IPアドレスは、インターネットやネットワーク上でデバイス(コンピュータ、スマートフォン、プリンターなど)を識別するためのユニークな番号です。これは、インターネットの「住所」のようなもので、データがどこに送られるべきかを決定するのに役立ちます。

IPアドレスの形式

IPアドレスには主に2種類あります:

  1. IPv4アドレス

    • 例: 192.168.1.1
    • 32ビットの番号で、4つの10進数(0〜255)で表現されます。各10進数はドットで区切られます。
    • 現在、IPv4アドレスは枯渇しつつあります。
  2. IPv6アドレス

    • 例: 2001:0db8:85a3:0000:0000:8a2e:0370:7334
    • 128ビットの番号で、8つの16進数(0〜FFFF)で表現されます。各16進数はコロンで区切られます。
    • IPv4の代替として導入され、非常に多くのアドレスを提供します。
ネットワークアドレス

ネットワークアドレスとは?

ネットワークアドレスは、特定のネットワークを識別するためのアドレスです。IPアドレスの一部で、そのネットワークに属するすべてのデバイスに共通する部分です。

ネットワークとホスト

IPアドレスは、通常次の2つの部分で構成されています:

  1. ネットワーク部(ネットワークアドレス)

    • ネットワーク全体を識別する部分です。
    • 例: 192.168.1.0/24 では、「192.168.1」がネットワーク部です。
  2. ホスト部

    • ネットワーク内の個々のデバイス(ホスト)を識別する部分です。
    • 例: 192.168.1.1 では、「1」がホスト部です。

サブネットマスク

サブネットマスクは、ネットワーク部とホスト部を区別するために使用されます。サブネットマスクは、ネットワーク内のどの部分がネットワークアドレスで、どの部分がホストアドレスであるかを示します。

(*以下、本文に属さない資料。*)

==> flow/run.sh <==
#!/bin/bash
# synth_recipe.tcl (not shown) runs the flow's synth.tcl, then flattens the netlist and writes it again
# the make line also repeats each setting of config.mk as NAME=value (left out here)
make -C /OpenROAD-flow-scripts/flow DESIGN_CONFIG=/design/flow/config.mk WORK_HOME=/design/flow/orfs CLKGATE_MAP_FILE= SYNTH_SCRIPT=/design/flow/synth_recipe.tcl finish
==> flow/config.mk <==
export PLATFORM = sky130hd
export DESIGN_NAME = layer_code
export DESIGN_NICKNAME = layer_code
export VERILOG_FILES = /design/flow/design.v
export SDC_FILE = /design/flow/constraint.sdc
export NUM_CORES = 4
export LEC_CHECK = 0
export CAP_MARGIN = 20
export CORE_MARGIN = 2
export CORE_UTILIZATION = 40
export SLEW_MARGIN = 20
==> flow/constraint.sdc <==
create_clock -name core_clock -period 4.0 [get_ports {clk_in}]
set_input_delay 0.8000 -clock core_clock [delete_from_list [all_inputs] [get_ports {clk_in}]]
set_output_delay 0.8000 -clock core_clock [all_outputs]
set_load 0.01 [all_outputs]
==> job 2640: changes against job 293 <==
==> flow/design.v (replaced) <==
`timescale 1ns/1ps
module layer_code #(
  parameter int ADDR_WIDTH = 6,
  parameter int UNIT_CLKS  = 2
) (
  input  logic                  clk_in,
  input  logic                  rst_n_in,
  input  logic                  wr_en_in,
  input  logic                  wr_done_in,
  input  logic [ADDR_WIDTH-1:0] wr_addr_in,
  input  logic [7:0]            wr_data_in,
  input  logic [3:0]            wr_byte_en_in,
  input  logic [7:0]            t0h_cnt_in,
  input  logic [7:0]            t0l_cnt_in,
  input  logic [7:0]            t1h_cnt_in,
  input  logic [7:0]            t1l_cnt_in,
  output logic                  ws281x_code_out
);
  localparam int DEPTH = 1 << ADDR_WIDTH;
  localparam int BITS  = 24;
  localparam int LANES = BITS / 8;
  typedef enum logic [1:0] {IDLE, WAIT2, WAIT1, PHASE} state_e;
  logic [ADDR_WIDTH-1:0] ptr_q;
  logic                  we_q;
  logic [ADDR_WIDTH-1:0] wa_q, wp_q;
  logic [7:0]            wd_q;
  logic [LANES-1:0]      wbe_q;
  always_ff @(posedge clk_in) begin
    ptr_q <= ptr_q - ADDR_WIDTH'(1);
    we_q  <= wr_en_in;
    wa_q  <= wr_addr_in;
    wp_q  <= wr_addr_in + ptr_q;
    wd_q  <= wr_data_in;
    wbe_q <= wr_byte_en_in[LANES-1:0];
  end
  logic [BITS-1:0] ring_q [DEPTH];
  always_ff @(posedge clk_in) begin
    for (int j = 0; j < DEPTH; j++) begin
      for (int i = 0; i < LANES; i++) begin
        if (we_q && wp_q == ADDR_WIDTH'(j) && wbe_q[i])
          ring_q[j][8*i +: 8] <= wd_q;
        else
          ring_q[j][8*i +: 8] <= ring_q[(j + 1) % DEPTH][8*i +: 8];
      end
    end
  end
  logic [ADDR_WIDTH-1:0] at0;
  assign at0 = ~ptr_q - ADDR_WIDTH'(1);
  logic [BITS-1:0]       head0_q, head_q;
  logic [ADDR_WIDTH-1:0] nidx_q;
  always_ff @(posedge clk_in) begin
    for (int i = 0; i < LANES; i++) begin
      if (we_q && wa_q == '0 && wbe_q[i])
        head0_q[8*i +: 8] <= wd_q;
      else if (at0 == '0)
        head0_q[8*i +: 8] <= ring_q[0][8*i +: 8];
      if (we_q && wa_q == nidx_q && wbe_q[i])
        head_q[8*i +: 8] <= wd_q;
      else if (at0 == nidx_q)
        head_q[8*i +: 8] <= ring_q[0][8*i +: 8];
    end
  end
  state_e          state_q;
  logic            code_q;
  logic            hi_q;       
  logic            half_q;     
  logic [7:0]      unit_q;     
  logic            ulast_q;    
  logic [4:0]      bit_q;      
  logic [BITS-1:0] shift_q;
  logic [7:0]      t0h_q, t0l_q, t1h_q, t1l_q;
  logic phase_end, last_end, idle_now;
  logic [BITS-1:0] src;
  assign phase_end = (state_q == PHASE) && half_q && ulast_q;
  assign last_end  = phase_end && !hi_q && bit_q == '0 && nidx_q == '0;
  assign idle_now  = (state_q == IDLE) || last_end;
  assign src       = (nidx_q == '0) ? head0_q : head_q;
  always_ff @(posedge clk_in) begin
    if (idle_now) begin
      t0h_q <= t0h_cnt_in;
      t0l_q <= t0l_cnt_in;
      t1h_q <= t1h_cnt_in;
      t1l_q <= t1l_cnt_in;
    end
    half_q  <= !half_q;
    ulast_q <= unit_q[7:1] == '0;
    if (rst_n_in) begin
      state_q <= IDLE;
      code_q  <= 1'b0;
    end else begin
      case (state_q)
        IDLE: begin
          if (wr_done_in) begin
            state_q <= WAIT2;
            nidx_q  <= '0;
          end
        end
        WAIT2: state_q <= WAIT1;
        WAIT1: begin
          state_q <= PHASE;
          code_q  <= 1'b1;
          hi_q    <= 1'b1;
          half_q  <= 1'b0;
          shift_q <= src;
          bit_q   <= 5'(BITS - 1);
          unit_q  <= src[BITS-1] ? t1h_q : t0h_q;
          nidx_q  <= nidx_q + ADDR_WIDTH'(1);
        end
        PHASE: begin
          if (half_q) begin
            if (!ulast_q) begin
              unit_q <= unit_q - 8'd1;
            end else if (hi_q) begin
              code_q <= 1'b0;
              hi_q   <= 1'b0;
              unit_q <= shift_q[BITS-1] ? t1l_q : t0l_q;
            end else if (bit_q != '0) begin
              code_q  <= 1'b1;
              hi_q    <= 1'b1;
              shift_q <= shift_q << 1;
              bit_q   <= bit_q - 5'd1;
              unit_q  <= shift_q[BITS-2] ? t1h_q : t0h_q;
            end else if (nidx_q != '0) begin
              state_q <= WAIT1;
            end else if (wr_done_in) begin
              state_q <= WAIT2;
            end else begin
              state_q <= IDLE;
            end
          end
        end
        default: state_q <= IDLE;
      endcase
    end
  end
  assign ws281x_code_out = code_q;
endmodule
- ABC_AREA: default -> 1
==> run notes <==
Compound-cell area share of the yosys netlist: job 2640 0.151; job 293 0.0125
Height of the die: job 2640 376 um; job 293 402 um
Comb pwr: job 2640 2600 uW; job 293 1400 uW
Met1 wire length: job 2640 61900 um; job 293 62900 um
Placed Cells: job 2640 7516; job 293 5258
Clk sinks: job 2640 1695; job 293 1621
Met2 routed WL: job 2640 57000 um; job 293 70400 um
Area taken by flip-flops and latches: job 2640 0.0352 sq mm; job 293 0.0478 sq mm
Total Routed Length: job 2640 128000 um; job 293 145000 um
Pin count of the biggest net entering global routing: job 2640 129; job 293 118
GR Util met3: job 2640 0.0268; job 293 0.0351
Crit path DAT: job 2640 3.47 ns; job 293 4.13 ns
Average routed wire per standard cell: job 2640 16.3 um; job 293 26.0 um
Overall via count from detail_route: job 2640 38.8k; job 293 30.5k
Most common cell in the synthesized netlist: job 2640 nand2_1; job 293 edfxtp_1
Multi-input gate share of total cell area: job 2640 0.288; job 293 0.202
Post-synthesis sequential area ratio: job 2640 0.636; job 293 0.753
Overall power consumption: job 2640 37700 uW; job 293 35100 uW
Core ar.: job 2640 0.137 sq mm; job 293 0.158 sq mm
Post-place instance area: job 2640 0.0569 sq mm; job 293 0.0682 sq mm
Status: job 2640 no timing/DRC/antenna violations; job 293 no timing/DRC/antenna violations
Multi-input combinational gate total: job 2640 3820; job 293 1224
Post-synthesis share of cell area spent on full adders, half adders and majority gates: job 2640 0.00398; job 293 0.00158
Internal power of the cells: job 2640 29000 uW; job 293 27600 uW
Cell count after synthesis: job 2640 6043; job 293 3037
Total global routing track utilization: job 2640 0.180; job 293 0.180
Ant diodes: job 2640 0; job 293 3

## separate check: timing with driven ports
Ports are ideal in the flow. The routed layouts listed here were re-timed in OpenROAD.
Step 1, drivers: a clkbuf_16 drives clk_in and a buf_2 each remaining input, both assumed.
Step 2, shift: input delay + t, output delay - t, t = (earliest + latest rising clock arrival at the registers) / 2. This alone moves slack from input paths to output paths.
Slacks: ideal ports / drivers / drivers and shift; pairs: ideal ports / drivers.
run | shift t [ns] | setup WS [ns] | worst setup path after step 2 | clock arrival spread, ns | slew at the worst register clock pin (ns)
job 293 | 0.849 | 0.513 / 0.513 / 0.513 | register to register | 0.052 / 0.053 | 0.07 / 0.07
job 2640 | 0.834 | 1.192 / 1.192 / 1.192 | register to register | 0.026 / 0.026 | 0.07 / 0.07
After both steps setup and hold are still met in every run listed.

  • 例: 255.255.255.0 は、ネットワーク部が最初の3つのオクテット(192.168.1)であり、最後のオクテット(0)がホスト部であることを示します。
CIDR

CIDR(Classless Inter-Domain Routing)とは?

CIDR(Classless Inter-Domain Routing)は、IPアドレスの割り当てとルーティングの方法を柔軟にするための方式です。CIDRは、ネットワークをより効率的に管理し、IPアドレスの浪費を減らすために使われます。

CIDR表記

CIDRは、IPアドレスとその後にスラッシュ(/)と数字で構成されます。この数字は、ネットワークプレフィックスの長さ(ビット数)を示します。

  • 例:192.168.1.0/24
    • ここで、192.168.1.0はネットワークアドレス、/24はネットワークプレフィックスの長さを示します。
    • /24は、最初の24ビットがネットワークアドレスで、残りの8ビットがホストアドレスであることを意味します。

サブネットマスクとCIDR

CIDR表記は、サブネットマスクと同じ役割を果たしますが、よりシンプルに表現できます。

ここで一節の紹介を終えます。